Earlier this week, union representatives said the strike was postponed because they had received a "sympathetic response" from the government on the 10 percent service charge they are demanding. The decision was reached in the presence of representatives from the government and the Employer's Council of the Federation of the Chambers of Commerce and Industries (FNCCI). The final compromise was hammered out in the presence of the tourism minister. Hotel owners stayed away from this meeting and instead called upon the Prime Minister to form a high-level commission to look into the issue and settle the matter once and for all.
The unions argue that owners have nothing to lose because they can pass on the service charge to tourists. They say the charge would also force hotels to maintain transparent accounts-something that could also be in the interest of the government for taxation purposes. Presently, only the larger corporate hotels are said to maintain open accounts.
The 10 percent service charge is something workers have been demanding for over as many years, and many hotels privately admit that they would have no problem with it if the government says OK. "The unions should agree to postpone the next bi-ennial collective bargaining if they are to get it," one hotelier told us. "Both sides should be ready to give and take something." But the smaller family-run hotels that comprise the majority oppose the charge because it would force them to open their books to their employees, and ultimately to the taxman.

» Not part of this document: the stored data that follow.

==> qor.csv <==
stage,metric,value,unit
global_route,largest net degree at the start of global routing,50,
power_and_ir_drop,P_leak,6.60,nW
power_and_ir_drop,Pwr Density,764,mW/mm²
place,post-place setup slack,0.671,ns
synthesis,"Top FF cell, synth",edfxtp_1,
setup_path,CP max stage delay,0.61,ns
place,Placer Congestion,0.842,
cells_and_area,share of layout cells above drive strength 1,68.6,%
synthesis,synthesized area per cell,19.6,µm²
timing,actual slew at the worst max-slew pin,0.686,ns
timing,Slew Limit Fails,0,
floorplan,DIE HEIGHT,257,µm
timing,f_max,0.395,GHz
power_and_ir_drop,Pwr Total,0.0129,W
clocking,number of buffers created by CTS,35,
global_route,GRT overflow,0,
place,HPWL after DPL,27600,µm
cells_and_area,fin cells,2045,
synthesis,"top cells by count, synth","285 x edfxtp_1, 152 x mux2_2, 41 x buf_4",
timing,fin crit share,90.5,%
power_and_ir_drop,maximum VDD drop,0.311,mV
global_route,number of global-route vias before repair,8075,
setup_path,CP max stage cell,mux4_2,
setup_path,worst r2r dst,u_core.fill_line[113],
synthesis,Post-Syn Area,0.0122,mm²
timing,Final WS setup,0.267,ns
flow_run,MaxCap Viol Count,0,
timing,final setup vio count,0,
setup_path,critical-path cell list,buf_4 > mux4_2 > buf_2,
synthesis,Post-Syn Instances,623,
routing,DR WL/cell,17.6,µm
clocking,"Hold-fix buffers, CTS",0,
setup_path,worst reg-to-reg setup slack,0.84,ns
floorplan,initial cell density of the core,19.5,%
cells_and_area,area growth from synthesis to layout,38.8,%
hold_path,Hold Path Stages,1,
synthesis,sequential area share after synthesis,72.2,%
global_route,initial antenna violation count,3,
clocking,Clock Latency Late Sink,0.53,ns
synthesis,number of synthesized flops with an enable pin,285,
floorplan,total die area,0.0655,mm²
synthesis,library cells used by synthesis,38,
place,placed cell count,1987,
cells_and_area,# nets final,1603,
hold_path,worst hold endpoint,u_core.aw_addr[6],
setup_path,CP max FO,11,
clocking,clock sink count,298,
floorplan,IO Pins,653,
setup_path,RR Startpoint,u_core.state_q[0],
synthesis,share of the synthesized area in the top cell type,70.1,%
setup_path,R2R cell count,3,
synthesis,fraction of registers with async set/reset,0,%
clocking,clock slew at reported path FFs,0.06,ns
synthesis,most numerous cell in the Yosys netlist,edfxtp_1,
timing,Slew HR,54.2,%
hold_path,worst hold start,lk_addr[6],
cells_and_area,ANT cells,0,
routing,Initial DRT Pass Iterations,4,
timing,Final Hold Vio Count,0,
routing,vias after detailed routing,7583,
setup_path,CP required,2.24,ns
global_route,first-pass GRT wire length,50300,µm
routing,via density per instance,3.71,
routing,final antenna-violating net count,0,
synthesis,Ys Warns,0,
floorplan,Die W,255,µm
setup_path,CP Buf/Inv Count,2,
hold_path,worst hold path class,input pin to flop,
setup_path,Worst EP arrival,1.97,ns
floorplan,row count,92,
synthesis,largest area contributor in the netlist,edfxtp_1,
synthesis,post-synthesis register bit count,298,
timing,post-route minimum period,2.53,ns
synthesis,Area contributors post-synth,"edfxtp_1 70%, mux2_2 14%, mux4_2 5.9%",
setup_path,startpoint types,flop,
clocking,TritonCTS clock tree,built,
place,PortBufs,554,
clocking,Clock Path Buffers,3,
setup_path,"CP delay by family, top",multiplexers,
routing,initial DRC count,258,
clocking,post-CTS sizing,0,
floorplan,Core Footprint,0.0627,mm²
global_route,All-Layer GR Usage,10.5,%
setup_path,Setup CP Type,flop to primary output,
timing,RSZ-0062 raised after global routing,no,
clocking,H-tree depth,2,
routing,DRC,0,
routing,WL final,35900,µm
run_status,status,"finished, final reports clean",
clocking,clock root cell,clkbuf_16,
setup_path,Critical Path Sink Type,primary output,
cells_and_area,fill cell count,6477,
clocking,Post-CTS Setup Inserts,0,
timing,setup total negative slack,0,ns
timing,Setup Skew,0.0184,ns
===== src/rtl/dcache_macros.svh =====
`ifndef DCACHE_MACROS_SVH
`define DCACHE_MACROS_SVH

// Address and data word widths in bits
`define DCACHE_ADDR_W 32
`define DCACHE_WORD_W 32

// Words per line and burst length on the bus
`define DCACHE_LINE_WORDS 4

// Number of sets per way
`define DCACHE_SETS 16

// Associativity
`define DCACHE_WAYS 2

`endif


===== src/rtl/dcache_pkg.sv =====
`default_nettype none

`include "dcache_macros.svh"

package dcache_pkg;

    // Address field widths derived from the geometry
    localparam int BYTE_BITS   = $clog2(`DCACHE_WORD_W / 8);
    localparam int OFFSET_BITS = $clog2(`DCACHE_LINE_WORDS);
    localparam int INDEX_BITS  = $clog2(`DCACHE_SETS);
    localparam int TAG_BITS    = `DCACHE_ADDR_W - INDEX_BITS - OFFSET_BITS - BYTE_BITS;

    typedef logic [`DCACHE_WORD_W-1:0]     word_t;
    typedef logic [`DCACHE_WORD_W/8-1:0]   be_t;
    typedef logic [`DCACHE_ADDR_W-1:0]     addr_t;
    typedef logic [INDEX_BITS-1:0]         index_t;
    typedef logic [TAG_BITS-1:0]           tag_t;
    typedef logic [OFFSET_BITS-1:0]        offset_t;
    typedef logic [$clog2(`DCACHE_WAYS)-1:0] way_t;
    typedef word_t [`DCACHE_LINE_WORDS-1:0] line_t;

    typedef struct packed {
        logic valid;
        logic dirty;
        tag_t tag;
    } tag_entry_t;

    typedef enum logic [1:0] {
        OP_NONE,
        OP_READ,
        OP_WRITE
    } req_op_t;

    typedef enum logic [2:0] {
        MS_IDLE,
        MS_WB_ADDR,
        MS_WB_DATA,
        MS_WB_RESP,
        MS_RF_ADDR,
        MS_RF_DATA,
        MS_FILL
    } miss_state_t;

    function automatic index_t addr_index(input addr_t a);
        return a[BYTE_BITS+OFFSET_BITS +: INDEX_BITS];
    endfunction

    function automatic tag_t addr_tag(input addr_t a);
        return a[`DCACHE_ADDR_W-1 -: TAG_BITS];
    endfunction

    function automatic offset_t addr_offset(input addr_t a);
        return a[BYTE_BITS +: OFFSET_BITS];
    endfunction

    // Line-aligned byte address from tag and set
    function automatic addr_t line_addr(input tag_t t, input index_t i);
        return {t, i, {(OFFSET_BITS + BYTE_BITS){1'b0}}};
    endfunction

endpackage

`default_nettype wire


===== src/rtl/dcache_ifs.sv =====
`timescale 1ns/1ps
`default_nettype none

`include "dcache_macros.svh"

// Held request plus the tag/data read of its set
interface lookup_if;
    import dcache_pkg::*;

    req_op_t op;
    addr_t   addr;
    word_t   wdata;
    be_t     be;

    logic hit;
    way_t hit_way;

    tag_entry_t [`DCACHE_WAYS-1:0] ways_tag;
    line_t      [`DCACHE_WAYS-1:0] ways_line;

    modport owner (
        output op, addr, wdata, be, hit, hit_way, ways_tag, ways_line
    );

    modport user (
        input op, addr, wdata, be, hit, hit_way, ways_tag, ways_line
    );
endinterface
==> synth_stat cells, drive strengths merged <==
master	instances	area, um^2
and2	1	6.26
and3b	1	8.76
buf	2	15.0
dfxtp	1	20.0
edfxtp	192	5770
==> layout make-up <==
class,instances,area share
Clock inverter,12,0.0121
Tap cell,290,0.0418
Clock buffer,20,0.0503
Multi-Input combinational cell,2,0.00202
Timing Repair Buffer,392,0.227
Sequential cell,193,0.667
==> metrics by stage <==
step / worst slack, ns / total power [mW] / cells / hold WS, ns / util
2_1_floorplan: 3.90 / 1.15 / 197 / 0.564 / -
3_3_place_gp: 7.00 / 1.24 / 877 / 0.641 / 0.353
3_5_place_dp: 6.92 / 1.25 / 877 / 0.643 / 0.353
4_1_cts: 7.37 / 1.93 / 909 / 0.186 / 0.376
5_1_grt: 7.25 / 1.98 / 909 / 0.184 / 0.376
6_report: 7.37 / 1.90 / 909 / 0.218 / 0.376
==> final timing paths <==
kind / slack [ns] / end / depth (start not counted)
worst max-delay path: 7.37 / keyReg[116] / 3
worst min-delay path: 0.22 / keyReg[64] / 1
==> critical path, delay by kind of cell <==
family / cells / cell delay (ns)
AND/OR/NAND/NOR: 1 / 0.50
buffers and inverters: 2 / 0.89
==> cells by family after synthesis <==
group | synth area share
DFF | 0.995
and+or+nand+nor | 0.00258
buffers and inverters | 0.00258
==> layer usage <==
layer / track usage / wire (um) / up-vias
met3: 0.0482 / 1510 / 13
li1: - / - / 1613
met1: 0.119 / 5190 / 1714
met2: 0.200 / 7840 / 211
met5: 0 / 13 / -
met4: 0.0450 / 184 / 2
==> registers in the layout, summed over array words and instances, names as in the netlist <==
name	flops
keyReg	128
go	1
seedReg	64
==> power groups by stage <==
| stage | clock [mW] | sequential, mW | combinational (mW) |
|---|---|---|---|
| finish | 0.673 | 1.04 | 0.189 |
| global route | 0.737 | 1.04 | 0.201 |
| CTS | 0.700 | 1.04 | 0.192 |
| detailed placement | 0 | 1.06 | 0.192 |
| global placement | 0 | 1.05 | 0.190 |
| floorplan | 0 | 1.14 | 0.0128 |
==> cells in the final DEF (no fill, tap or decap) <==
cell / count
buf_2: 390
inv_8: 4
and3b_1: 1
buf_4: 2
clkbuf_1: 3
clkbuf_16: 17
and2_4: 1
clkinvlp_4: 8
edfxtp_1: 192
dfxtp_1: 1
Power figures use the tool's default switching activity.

The dispute would not have been as threatening had the hoteliers decided to engage the workers in talks and not warned lockouts, a union source told us. He also said that all the hotels wanted was that they be declared "essential services" when they went around meeting top politicians-who ironically had trade union backgrounds and were not ready to listen their "anti-democratic" demands.
Hoteliers point out that India's Taj Group of hotels is the only major chain that currently add the service charge. The Taj, however, is also said to be the worst paymaster in the Indian industry. The unions want hoteliers to come to an agreement within the month-long deadline, while HAN maintains it would need at least a year to work out a deal.
The unions also have their own list of hotels all over the world that levy the charge and say that they are even prepared for removal of the charge in a year if that actually hurts the tourism industry, as claimed made by the hotels.